• _HOW TO COMPLETE THIS TASK_: In the material below, find the line containing "- die area grew 0.30%" and the line containing "- largest power group unchanged", then reproduce exactly both of them and every line between, and nothing else.

BEGIN DATA FOR THIS TASK

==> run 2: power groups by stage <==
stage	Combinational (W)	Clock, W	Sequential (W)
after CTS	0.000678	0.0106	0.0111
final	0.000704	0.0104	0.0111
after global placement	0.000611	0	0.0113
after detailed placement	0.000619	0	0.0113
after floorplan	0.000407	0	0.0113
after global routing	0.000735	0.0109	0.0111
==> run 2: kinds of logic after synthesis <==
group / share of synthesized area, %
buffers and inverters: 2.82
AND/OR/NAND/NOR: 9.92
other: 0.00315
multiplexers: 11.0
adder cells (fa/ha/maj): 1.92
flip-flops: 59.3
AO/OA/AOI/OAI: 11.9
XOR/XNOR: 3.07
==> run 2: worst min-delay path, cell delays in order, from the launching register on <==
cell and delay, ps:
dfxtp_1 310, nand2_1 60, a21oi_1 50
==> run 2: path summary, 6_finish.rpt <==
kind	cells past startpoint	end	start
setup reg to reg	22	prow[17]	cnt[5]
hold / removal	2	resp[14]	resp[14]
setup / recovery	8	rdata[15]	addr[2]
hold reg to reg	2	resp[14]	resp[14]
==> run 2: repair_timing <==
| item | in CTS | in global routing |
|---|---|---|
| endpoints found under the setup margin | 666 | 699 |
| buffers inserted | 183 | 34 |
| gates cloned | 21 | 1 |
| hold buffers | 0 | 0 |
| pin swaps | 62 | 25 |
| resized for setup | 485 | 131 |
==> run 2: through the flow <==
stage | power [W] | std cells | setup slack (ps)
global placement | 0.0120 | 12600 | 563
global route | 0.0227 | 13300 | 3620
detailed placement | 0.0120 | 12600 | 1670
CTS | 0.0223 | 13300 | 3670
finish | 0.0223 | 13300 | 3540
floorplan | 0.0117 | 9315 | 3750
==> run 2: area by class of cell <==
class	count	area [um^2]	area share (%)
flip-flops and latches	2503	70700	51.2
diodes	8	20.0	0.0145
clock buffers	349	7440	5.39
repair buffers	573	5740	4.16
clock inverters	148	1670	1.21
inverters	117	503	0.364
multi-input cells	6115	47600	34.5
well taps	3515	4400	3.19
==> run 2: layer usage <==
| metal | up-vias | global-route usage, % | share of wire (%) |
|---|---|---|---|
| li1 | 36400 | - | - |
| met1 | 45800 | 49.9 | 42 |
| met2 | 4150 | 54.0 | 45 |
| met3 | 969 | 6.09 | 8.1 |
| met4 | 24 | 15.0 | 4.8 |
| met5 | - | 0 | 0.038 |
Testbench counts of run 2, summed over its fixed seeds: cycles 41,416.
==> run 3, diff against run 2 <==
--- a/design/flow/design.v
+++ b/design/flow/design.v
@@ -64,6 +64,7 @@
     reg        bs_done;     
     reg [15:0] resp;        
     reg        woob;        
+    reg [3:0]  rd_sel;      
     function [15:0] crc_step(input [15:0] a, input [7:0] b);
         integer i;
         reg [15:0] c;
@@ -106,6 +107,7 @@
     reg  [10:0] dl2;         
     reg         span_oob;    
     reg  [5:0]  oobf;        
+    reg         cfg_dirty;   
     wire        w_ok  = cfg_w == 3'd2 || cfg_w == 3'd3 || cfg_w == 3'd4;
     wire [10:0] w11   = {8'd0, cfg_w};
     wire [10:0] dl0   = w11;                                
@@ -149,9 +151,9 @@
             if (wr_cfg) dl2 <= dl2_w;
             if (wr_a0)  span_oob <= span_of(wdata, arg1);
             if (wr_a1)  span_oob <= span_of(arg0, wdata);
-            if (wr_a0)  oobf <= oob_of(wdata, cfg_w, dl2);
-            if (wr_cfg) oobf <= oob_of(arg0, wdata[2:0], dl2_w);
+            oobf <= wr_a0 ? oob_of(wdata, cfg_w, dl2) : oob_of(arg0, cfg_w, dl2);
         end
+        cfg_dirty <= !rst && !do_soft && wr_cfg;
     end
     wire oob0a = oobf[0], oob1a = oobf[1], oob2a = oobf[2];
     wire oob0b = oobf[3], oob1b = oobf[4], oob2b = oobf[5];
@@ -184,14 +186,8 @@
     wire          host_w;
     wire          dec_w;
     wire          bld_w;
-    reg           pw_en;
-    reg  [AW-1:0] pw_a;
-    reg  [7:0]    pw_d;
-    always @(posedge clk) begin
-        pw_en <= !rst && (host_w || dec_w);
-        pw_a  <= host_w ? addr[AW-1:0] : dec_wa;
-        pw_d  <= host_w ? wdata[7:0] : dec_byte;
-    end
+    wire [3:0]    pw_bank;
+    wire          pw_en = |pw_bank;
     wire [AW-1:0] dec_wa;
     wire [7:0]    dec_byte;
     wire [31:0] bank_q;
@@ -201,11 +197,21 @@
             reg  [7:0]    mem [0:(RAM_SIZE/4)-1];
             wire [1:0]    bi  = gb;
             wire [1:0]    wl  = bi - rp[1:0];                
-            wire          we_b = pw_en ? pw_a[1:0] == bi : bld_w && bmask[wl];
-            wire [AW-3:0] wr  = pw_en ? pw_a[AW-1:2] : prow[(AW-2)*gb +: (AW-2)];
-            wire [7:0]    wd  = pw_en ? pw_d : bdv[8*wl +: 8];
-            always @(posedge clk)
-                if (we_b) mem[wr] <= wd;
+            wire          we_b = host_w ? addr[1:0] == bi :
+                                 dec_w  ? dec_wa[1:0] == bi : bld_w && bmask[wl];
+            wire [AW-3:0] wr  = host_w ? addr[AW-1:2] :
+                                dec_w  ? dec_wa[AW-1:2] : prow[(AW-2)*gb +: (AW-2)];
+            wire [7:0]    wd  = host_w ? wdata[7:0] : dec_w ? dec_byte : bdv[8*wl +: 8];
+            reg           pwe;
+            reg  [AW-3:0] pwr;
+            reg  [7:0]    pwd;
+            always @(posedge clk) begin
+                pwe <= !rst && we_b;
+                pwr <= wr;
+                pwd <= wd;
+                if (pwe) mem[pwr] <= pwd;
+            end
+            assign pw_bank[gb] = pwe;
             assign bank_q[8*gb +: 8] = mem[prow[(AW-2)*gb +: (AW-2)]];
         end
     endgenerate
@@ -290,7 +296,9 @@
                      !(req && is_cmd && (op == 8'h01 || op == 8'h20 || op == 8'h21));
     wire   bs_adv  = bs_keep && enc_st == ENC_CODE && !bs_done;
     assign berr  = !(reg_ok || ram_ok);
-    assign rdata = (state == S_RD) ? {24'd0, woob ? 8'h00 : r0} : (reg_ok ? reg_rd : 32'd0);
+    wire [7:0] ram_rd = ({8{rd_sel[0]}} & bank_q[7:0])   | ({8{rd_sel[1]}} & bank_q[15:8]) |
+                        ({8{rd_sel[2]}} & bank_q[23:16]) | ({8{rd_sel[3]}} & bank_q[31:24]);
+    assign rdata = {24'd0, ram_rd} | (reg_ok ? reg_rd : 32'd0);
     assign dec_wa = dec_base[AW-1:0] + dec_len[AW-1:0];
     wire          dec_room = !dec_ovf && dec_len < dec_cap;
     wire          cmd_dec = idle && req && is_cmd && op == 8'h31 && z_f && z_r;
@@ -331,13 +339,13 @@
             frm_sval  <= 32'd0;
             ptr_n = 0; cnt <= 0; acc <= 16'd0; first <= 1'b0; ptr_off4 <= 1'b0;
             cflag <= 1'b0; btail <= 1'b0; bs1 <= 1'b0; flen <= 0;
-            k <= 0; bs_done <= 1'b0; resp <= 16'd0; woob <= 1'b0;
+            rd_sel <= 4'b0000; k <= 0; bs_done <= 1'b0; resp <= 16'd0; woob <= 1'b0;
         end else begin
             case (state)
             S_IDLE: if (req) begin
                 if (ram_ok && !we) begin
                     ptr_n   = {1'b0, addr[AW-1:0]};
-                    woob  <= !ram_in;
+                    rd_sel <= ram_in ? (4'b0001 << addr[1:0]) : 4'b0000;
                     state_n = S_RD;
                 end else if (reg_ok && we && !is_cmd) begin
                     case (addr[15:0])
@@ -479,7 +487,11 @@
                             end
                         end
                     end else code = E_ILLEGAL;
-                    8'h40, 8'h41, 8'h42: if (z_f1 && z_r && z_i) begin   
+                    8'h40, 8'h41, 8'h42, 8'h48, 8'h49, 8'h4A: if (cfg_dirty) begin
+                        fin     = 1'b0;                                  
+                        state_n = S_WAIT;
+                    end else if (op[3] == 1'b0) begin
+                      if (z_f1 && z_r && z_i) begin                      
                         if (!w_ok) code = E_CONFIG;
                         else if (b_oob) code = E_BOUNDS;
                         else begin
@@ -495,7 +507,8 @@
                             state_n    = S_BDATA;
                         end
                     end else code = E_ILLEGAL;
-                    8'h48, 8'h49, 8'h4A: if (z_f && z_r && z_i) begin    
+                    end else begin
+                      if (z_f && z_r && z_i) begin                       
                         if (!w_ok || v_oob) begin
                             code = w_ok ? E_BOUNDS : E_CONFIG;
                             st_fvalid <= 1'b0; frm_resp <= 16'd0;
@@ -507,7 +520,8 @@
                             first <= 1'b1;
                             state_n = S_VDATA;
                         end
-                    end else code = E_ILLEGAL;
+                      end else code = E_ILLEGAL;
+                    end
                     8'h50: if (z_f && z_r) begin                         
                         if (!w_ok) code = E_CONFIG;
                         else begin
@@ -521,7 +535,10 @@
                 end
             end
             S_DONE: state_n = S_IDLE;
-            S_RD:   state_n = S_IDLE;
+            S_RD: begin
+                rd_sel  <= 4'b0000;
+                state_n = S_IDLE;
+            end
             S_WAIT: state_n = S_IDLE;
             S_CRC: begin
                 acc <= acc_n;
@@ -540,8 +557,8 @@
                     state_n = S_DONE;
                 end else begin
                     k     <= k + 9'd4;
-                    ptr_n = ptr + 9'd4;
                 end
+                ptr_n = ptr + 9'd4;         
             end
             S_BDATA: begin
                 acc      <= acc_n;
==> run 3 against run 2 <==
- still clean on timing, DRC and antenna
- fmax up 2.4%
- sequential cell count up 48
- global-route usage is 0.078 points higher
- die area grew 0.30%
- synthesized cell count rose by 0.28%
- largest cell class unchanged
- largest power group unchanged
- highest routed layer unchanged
Source: an optimization exercise on an open RTL-to-GDS flow (aim: small area). Production flows keep margins and buffers that such runs may drop. Function was checked by simulation only, so behaviour that the tests miss may differ from the original. Power is estimated from default activity; no workload was simulated.

==> flow/design.v (excerpt) <==
module k1fcb (
    input  wire        clk,
    input  wire        rst,
    input  wire        in_valid,
    input  wire [7:0]  in_byte,
    output wire        in_ready,
    output wire        ob_valid,
    output wire [7:0]  ob_byte,
    output wire        rsp_valid,
    output wire [7:0]  rsp_op,
    output wire [7:0]  rsp_status,
    output wire [15:0] rsp_acc,
    output wire [7:0]  rsp_out,
    output wire [3:0]  rsp_xpos,
    output wire [1:0]  rsp_sflags,
    output wire [6:0]  rsp_rxn,
    output wire [6:0]  rsp_consumed,
    output wire        rsp_has_start,
    output wire [6:0]  rsp_start,
    output wire        rsp_ovf,
    output wire [15:0] rsp_len,
    output wire [15:0] rsp_type,
    output wire [15:0] rsp_dlen,
    output wire [15:0] rsp_crc_rx,
    output wire [15:0] rsp_crc_calc,
    output wire        rsp_crc_ok,
    output wire        rsp_dlen_ok,
    output wire        rsp_runt,
    output wire [6:0]  rsp_passes
);
Settings: LEC_CHECK=0, CAP_MARGIN=20, CORE_MARGIN=2, CORE_UTILIZATION=40, CTS_CLUSTER_DIAMETER=110, CTS_CLUSTER_SIZE=35, PLACE_DENSITY=0.6, SLEW_MARGIN=20; clock period 11.0 ns.
standard.sh (not shown) runs the stock make flow with config.mk's settings and CLKGATE_MAP_FILE= SYNTH_SCRIPT=/design/flow/synth_recipe.tcl, a recipe that flattens the netlist after the stock synthesis.
==> flow/flow/run.sh <==
#!/bin/bash
# Standard ORFS layout through the standard.sh, with two changes:
#  * technology mapping in synthesis uses an area-oriented ABC script
#    (flow/abc_map.script) in place of ORFS's abc_speed.script;
#  * every port still gets its own buffer, but buffer_ports uses the smallest buffer
#    (sky130_fd_sc_hd__buf_1) instead of the cell it picks by default.
# Everything else (the synthesis passes before and after ABC, flop mapping, floorplan,
# power grid, placement, CTS, routing) is ORFS's own.
set -euo pipefail
here=$(pwd)
rm -rf "$here/scripts"
cp -r "$FLOW_HOME/scripts" "$here/scripts"
cp "$here/flow/abc_map.script" "$here/scripts/abc_speed.script"
export SCRIPTS_DIR="$here/scripts"
export BUFFER_PORTS_ARGS="-buffer_cell sky130_fd_sc_hd__buf_1"
bash "$here/standard.sh" > "$here/orfs_make.log" 2>&1
==> flow/flow/abc_map.script <==
strash
dch -f
map -a
strash
dc2
dch -f
map -a
strash
&get -n
&st
&dch -f
&nf -R 1000 -p
&put
Edit:
CORE_UTILIZATION = 60   (was 40)
CTS_CLUSTER_DIAMETER = 150   (was 110)
CTS_CLUSTER_SIZE = 25   (was 35)
PLACE_DENSITY = 0.75   (was 0.6)
What happened: Register-to-register slack gets worse by 0.09 ns. Worst hold slack is worse by 0.010 ns. Total power rose slightly. Synthesized area does not change. Non-clock buffer count fell by 3. Clock skew rises by 0.020 ns. Cell count shrinks by a little under a tenth. Wire length grows by a few percent. Global-route usage went up by 9.8 points.
Edit:
CORE_UTILIZATION = 40   (was 60)
CTS_CLUSTER_DIAMETER = 120   (was 150)
CTS_CLUSTER_SIZE = 30   (was 25)
PLACE_DENSITY = 0.6   (was 0.75)
What happened: The changed run completed without violations; design area came out higher by 1.1%; register-to-register slack is about the same; die area went up by 49%.
Edit:
CTS_CLUSTER_DIAMETER = 100   (was 120)
CTS_CLUSTER_SIZE = 25   (was 30)
Worst hold slack is better by 0.0050 ns.
Routed wire length barely changes.
Maximum frequency is about the same.
Cell area goes up by 0.34%.
Clock power rises by about 6%.
Die area does not change.
Utilization goes up by 0.15 points.

* * *

Setup of build 34:
Starting RTL as in the previous note.
Settings: LEC_CHECK=0, CAP_MARGIN=20, CORE_MARGIN=2, CORE_UTILIZATION=40, CTS_BUF_LIST=sky130_fd_sc_hd__clkbuf_4 sky130_fd_sc_hd__clkbuf_8 sky130_fd_sc_hd__clkbuf_16, CTS_CLUSTER_DIAMETER=150, CTS_CLUSTER_SIZE=25, PLACE_DENSITY=0.6, SLEW_MARGIN=20; clock period 11.0 ns.
Scripts as last shown in full above: flow/flow/run.sh, flow/flow/abc_map.script
Having completed the whole flow, build 34 delivered a layout that passed the timing, design-rule and antenna checks.
Inputs modified between build 34 and build 31:
Settings: CTS_BUF_LIST: sky130_fd_sc_hd__clkbuf_4 sky130_fd_sc_hd__clkbuf_8 sky130_fd_sc_hd__clkbuf_16 -> unset; CTS_CLUSTER_SIZE: 25 -> 20.
==> run notes <==
Sequential share of layout area, build 34 and build 31, higher one = build 34. Against build 34 as the reference, build 31 delivers a lower clock slew at the register clock pins of the worst setup and hold paths. Per the comparison of build 31 with build 34, clock network power share went up; final cell count without fillers went up. From build 34 to build 31 the numbers moved as follows: routed wire length on met2 went up by 0.69%; global-route usage went up by 0.33 points. Part of the power in combinational logic for build 31: 1.0 points down relative to build 34. Compare build 34 and build 31 | setup slack lower: build 31.
Edits applied to the flow inputs when going from build 31 to build 76:
Settings: CTS_BUF_LIST: unset -> sky130_fd_sc_hd__clkbuf_8; CTS_CLUSTER_DIAMETER: 150 -> 100; CTS_CLUSTER_SIZE: 20 -> 14.
Notes after the runs:
- Build 76 went all the way through the flow, and no timing, DRC or antenna check failed.
- | combinational power share | build 76 vs build 31 | 1.1 points higher |
- Utilization down 0.51 points in build 76 wrt build 31
- Going from build 31 to build 76, total leakage power went down, filler-free cell count of the finished design has increased.
Input-level comparison between build 46 and build 76:
Settings: changing CTS_CLUSTER_SIZE from 14 to 25; changing CTS_CLUSTER_DIAMETER from 100 to 150; removing CTS_BUF_LIST (formerly sky130_fd_sc_hd__clkbuf_8).
==> comparison <==
[compare] base=build 76 new=build 46: maximum vdd drop moved up, later-pin clock latency in the skew report moved down, share of power burned in combinational logic level, number of distinct library cells after synthesis level, share of the clock period used by the worst path level. Build 46 vs. build 76: first-pass GRT wire length went down by 0.99%. Diff build 76 and build 46: clock-pin slew of the registers on the worst-case setup and hold paths lower in build 76.
Input changes introduced in build 19 (baseline for comparison: build 46):
Settings: CTS_CLUSTER_SIZE now 22, was 25; SLEW_MARGIN now 0, was 20; CAP_MARGIN now 0, was 20.
Results
- Against build 46, build 19 comes in 3.6 ps lower on clock skew.
- Build 46 → build 19: critical path depth roughly the same; final wirelength higher; worst hold slack after final layout lower; worst setup slack lower.

## port drivers added, routing unchanged
The flow's constraints put no driver on any port. The routed layouts listed below were extracted and timed again, unchanged, in two steps.
Step 1: set_driving_cell puts a clkbuf_16 on clk and a buf_2 on each other input, an assumption about the parent block.
Step 2 moves the port delays by t, midway between the first and last clock arrival at a register: inputs arrive t later, outputs are due t later. That takes back most of the time a late clock gives input paths.
a / b / c = ideal / step 1 / step 2; a / b = the first two.
run	shift t [ns]	setup slack, ns	hold slack, ns
the first run of note 1	0.621	3.868 / 3.848 / 3.848	0.321 / 0.321 / 0.321
the second run of note 1	0.619	3.826 / 3.806 / 3.806	0.311 / 0.311 / 0.311
the third run of note 1	0.627	3.868 / 3.843 / 3.843	0.318 / 0.318 / 0.318
the fourth run of note 1	0.631	3.854 / 3.817 / 3.817	0.323 / 0.323 / 0.323
build 34	0.632	3.880 / 3.848 / 3.848	0.316 / 0.316 / 0.316
build 31	0.627	3.850 / 3.817 / 3.817	0.309 / 0.309 / 0.309
build 76	0.689	3.881 / 3.845 / 3.845	0.314 / 0.314 / 0.314
build 46	0.632	3.895 / 3.866 / 3.866	0.317 / 0.317 / 0.317
build 19	0.607	3.868 / 3.829 / 3.829	0.313 / 0.313 / 0.313
After both steps every run listed still meets setup and hold. For build 19, which loses most, drivers alone change the setup slack by -0.039 ns; drivers and shift together by -0.039 ns.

END DATA FOR THIS TASK

• _RESPONSE_:
- die area grew 0.30%
- synthesized cell count rose by 0.28%
- largest cell class unchanged
- largest power group unchanged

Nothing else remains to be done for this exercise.